Mechanical engineering has an essential role in the economy of the region. Important centers of mechanical engineering are Brno (PBS, Siemens, Zetor Brno), Blansko (ČKD Blansko, Metra Blansko), Kuřim (TOS Kuřim), Boskovice (Minerva, Novibra) and Břeclav (OTIS). Electrical engineering has a tradition for more than a century. Significant producers are Siemens Drásov, VUES Brno and ZPA Brno. Food industry forms another important sector, especially in the southern and eastern part of the region. Important activities are the meat processing, canning of fruits and vegetables (Znojmia, Fruta), sugar industry, brewing (Starobrno, Černá Hora, Vyškov and Hostan) and winemaking (Lahofer, Znovín Znojmo, Vinium Velké Pavlovice). Chemical and pharmaceutical industry is concentrated especially in Brno (Pliva-Lachema), Ivanovice na Hané (Bioveta) and Veverská Bítýška (Hartmann Rico).
- Transport
The South-Moravian Region has an important role in the nation and international transit. It is served by a network of motorways and roads of almost 4,500 km. The motorways D1 and D2 and the expressways R43 and R52 form the skeleton of the road network in the region. Brno is an important crossing of road and railway transport and a hub of the integrated regional public transport system.

Brno has an international airport Brno–Tuřany.
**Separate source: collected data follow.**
## config.mk

```make
export PLATFORM = sky130hd
export DESIGN_NAME = exception_ctrl_unit
export DESIGN_NICKNAME = d
export VERILOG_FILES = /design/src/rtl/exception_ctrl_unit.sv
export SDC_FILE = /design/constraint.sdc
export NUM_CORES = 1
export LEC_CHECK = 0
export CORE_MARGIN = 3
export CORE_UTILIZATION = 43
export CTS_CLUSTER_SIZE = 28
export DETAILED_ROUTE_END_ITERATION = 8
export GPL_ROUTABILITY_DRIVEN = 1
export PLACE_DENSITY = 0.9
export SETUP_SLACK_MARGIN = 0.4
export SLEW_MARGIN = 10
export SYNTH_ARGS = -nofsm -noshare
export SYNTH_HDL_FRONTEND = slang
export SYNTH_SLANG_ARGS = --single-unit
```

## constraint.sdc

```tcl
create_clock -name clk -period 4.4 [get_ports clk]
set_clock_uncertainty 0.2 [all_clocks]
set_input_delay 0.66 -clock clk [delete_from_list [all_inputs] [get_ports clk]]
set_output_delay 0.66 -clock clk [all_outputs]
set_load 0.02 [all_outputs]
```
### src/rtl/mul_pkg.sv
// Shared types and sizing helpers for the sequential truncated multiplier family.
package mul_pkg;

  localparam int MUL_WIDTH_DEF = 8;

  typedef enum logic [1:0] {IDLE, RUN, DONE} state_t;

  // Counter must hold 0..WIDTH.
  function automatic int cnt_w(input int w);
    return $clog2(w + 1);
  endfunction

endpackage

### src/rtl/adder_nbit.sv
// Plain N-bit ripple adder with carry in/out.
module adder_nbit #(
  parameter int N = 8
) (
  input  logic [N-1:0] a,
  input  logic [N-1:0] b,
  input  logic         cin,
  output logic [N-1:0] sum,
  output logic         cout
);

  assign {cout, sum} = {1'b0, a} + {1'b0, b} + {{N{1'b0}}, cin};

endmodule

### src/rtl/mul_partial_seq.sv
// Shift-add multiplier keeping only the low OUT_WIDTH product bits, one bit per clock.
// Define MUL_PARTIAL_EARLY_EXIT_EN to finish as soon as the remaining work is zero.
module mul_partial_seq import mul_pkg::*; #(
  parameter int WIDTH     = MUL_WIDTH_DEF,
  parameter int OUT_WIDTH = WIDTH
) (
  input  logic                 clk,
  input  logic                 rst,
  input  logic                 in_valid,
  output logic                 in_ready,
  input  logic [WIDTH-1:0]     A,
  input  logic [WIDTH-1:0]     B,
  output logic                 out_valid,
  input  logic                 out_ready,
  output logic [OUT_WIDTH-1:0] P,
  output logic                 busy
);

  localparam int CW = cnt_w(WIDTH);

  state_t               state, nstate;
  logic [OUT_WIDTH-1:0] mcand, acc, p_q, sum, mcand_init, acc_nxt, mcand_nxt;
  logic [WIDTH-1:0]     mplier, mplier_nxt;
  logic [CW-1:0]        cnt;
  logic                 last, cout_unused;

  // Upper A bits beyond OUT_WIDTH can never reach the retained product.
  generate
    if (OUT_WIDTH >= WIDTH) begin : g_ext
      assign mcand_init = OUT_WIDTH'(A);
    end else begin : g_trunc
      assign mcand_init = A[OUT_WIDTH-1:0];
    end
  endgenerate

  adder_nbit #(.N(OUT_WIDTH)) u_add (
    .a   (acc),
    .b   (mcand),
    .cin (1'b0),
    .sum (sum),
    .cout(cout_unused)
  );

  assign acc_nxt    = mplier[0] ? sum : acc;
  assign mcand_nxt  = mcand << 1;
  assign mplier_nxt = mplier >> 1;

`ifdef MUL_PARTIAL_EARLY_EXIT_EN
  assign last = (cnt == CW'(WIDTH - 1)) || (mplier_nxt == '0) || (mcand_nxt == '0);
`else
  assign last = (cnt == CW'(WIDTH - 1));
`endif

  always_ff @(posedge clk) begin
    if (rst) state <= IDLE;
    else     state <= nstate;
  end

  always_comb begin
    nstate = state;
    case (state)
      IDLE:    if (in_valid) nstate = RUN;
      RUN:     if (last)     nstate = DONE;
      DONE:    if (out_ready) nstate = IDLE;
      default: nstate = IDLE;
    endcase
  end

  always_comb begin
    in_ready  = 1'b0;
    out_valid = 1'b0;
    busy      = 1'b0;
    case (state)
      IDLE:    in_ready  = 1'b1;
      RUN:     busy      = 1'b1;
      DONE:    out_valid = 1'b1;
      default: ;
    endcase
  end

  always_ff @(posedge clk) begin
    if (rst) begin
      mcand  <= '0;
      mplier <= '0;
      acc    <= '0;
      cnt    <= '0;
      p_q    <= '0;
    end else begin
      case (state)
        IDLE: if (in_valid) begin
          mcand  <= mcand_init;
          mplier <= B;
          acc    <= '0;
          cnt    <= '0;
        end
        RUN: begin
          acc    <= acc_nxt;
          mcand  <= mcand_nxt;
          mplier <= mplier_nxt;
          cnt    <= cnt + CW'(1);
          if (last) p_q <= acc_nxt;
        end
        default: ;
      endcase
    end
  end

  assign P = p_q;

endmodule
The airport was opened in 1954 and in 2012 it served 535 thousand passengers.
- Agriculture
The agricultural land covers 426 thousand ha, which is 59.3% of all land in the regions. The arable land occupies 49% of the total area. Znojmo District and Vyškov District have the highest proportion of arable land in the region. The agricultural production is oriented on the production of cereals, rapeseed and sugar beet. Other important agricultural sectors in the region are viticulture, fruit farming and vegetable growing. The viticulture is especially developed in Břeclav District, which has 46% of the total area of Czech vineyards.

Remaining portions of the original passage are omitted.